"Amor Virtual"
Era só uma espiadinha, nada mais. Recebeu o convite de um ex aluno que a muito tempo não via. Afinal, são tantos "sites" de relacionamentos, "orkut", "sonico", "facebook", que um a mais não faria diferença. Mas fez. "Baddo" era o nome do "site" que para ser integrante era necessário construir um perfil e obrigatoriamente postar uma foto sua para que se efetivasse. Mal colocou sua foto e como que num passe de mágicas, em pouquíssimos segundos, uma dezena de pessoas dizia estar interessada em alguém como ela. Enviavam recados que piscavam em pequenos balôezinhos o tempo todo. Sentiu-se lisonjeada por alguns instantes e nem sequer conseguia raciocinar direito, entre uma resposta e outra, pois precisava ser ágil. Foi quando percebeu que não daria conta de ser gentil com todos os interessados de plantão, porque só estava ali a uma hora aproximadamente e o número de admiradores já havia se multiplicado.
E assim prosseguiu pelos próximos dias, alimentando seu "ego' e surpreendendo-se com alguns de seus novos visitantes. Não conseguia entender como poderiam estar interessados em apenas uma foto sua e meia dúzia de palavras a seu respeito, que nem precisavam ser verídicas. E quantos não omitiam verdades sobre si mesmos. Sim, porque lá era possível criar uma imagem baseada naquilo em que se gostaria de ser e não o que realmente se era. Não era o seu caso, mas o de muitos provavelmente.
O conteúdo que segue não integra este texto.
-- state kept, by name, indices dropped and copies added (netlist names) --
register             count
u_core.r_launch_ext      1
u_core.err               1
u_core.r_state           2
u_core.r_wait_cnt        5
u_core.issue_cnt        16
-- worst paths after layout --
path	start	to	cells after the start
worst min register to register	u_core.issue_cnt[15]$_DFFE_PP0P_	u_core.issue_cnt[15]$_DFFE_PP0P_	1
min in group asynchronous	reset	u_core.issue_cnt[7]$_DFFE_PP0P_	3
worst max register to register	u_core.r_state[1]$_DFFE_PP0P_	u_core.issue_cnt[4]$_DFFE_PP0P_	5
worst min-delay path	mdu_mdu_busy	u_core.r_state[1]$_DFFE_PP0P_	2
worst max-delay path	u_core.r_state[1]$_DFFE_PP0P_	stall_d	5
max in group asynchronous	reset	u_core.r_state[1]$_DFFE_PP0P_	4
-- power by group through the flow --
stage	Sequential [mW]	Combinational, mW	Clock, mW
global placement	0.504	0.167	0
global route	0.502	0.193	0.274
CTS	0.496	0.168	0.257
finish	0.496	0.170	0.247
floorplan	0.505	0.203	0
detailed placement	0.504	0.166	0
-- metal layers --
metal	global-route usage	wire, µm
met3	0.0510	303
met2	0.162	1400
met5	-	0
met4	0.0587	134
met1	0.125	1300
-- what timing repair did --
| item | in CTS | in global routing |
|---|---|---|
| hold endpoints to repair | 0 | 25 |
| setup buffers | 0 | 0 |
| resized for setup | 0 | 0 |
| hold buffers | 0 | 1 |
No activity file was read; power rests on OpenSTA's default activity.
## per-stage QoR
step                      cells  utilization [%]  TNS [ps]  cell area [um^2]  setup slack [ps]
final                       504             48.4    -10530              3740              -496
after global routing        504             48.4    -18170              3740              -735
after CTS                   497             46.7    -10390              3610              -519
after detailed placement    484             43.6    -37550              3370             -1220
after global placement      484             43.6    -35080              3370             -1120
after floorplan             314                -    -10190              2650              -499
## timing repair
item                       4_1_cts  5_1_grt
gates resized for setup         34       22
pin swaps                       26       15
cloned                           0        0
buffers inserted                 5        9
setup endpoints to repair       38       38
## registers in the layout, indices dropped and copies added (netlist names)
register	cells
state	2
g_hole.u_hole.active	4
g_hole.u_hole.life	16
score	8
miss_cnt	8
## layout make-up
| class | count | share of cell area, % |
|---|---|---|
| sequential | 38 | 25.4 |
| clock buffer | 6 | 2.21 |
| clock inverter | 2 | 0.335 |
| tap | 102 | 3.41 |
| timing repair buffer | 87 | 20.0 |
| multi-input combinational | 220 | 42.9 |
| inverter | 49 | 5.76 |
Não mentira a respeito de si mesma, no entanto, suas respostas davam vasão a várias interpretações.
Deletou seu perfil algumas vezes, entretanto, toda vez que abria seus "e-mails", lá estava a lista de novos pretendentes, esperando por um retorno seu, e o pior, para saber o que diziam a seu respeito era necessário refazer o perfil. A curiosidade era forte e sempre a vencia, ainda mais que entre os visitantes havia um que estava sempre presente. Não mandava recados, de poucas palavras, mas estava sempre lá. Insistentemente. O que a instigava ainda mais. Sentia-se observada por ele todos os dias. Por que a observava tanto? Passou a observá-lo também. Por que não deixava nenhum recado? Já a conhecia, talvez. Mas de onde? Não, impossível.
Foi então que resolveu falar. Trocaram algumas informações entre si e meio a perguntas e respostas ela se incomodava com outros intrusos batento a sua porta. Era melhor sair dali e entrar em outra sala de bate papo, um pouco mais tranquila, onde pudessem dar exclusividade um ao outro. E assim se fez. Ufa! Era como se tivessem saido de uma grande festa onde mal conseguiam se ouvir e aos poucos se afastavam, ficando cada vez mais sozinhos. Msn. Hehehe. Souberam mais sobre seus gostos, suas preferências, suas opiniões, particularidades, enfim...Compartilharam fotos e deram boas risadas juntos. Marcaram novos encontros e se de repente por algum motivo um não podia comparecer o outro cobrava sem nenhuma restrição. Com a mesma agilidade já vivenciada anteriormente, assim aumentava a intimidade entre eles. Era como se ela já o conhecesse a muito tempo. Começou a fazer parte dos seus dias, por vezes de suas noites, quando perdia o sono pensando em tudo o que haviam compartilhado. A cada dia queria saber mais sobre aquele ser idealizado. Procurava conhecê-lo através das características apontadas pelo zodíaco. Ele, sujeito harmonioso, sentimental. Ela, inconstante, imprevisível, mas carente também. Gremista. Ele, colorado. Poderia ser o fim, mas mesmo com tantas diferenças evidenciadas, e fora os segredos ainda não revelados de cada um, havia algo que os mantinham ligados.
E rotineiramente estavam lá, se dando "bom dia meu anjo", perguntando "como foi o seu dia?", "boa noite querido", abraços e beijos e declarações do tipo "nossa, que saudade de você". É, sem que se dessem por conta, já estavam mais do que comprometidos um com o outro. Até cenas de ciúmes já rolavam. E com o tempo, algumas brigas (mas quando faziam as pazes é que era muito bom), desconfianças, cobranças. E foi dele a decisão de querer vê-la pessoalmente. "Assim não dava mais". Foi o que ele disse. Um súbito pavor tomou conta dos pensamentos dela. Quantos casais já se deram por conta que não sabiam nada um sobre o outro? Quantas relações duradouras findaram porque os envolvidos perceberam que não se reconheciam mais? E se não se reconhecessem? Da maneira como estavam acostumados a se ver. Ela sabia. Com certeza seria o fim. O rompimento de algo que a muito ela não sentia. Companheirismo, atenção, carinho...amizade...amor quem sabe...mesmo que virtual.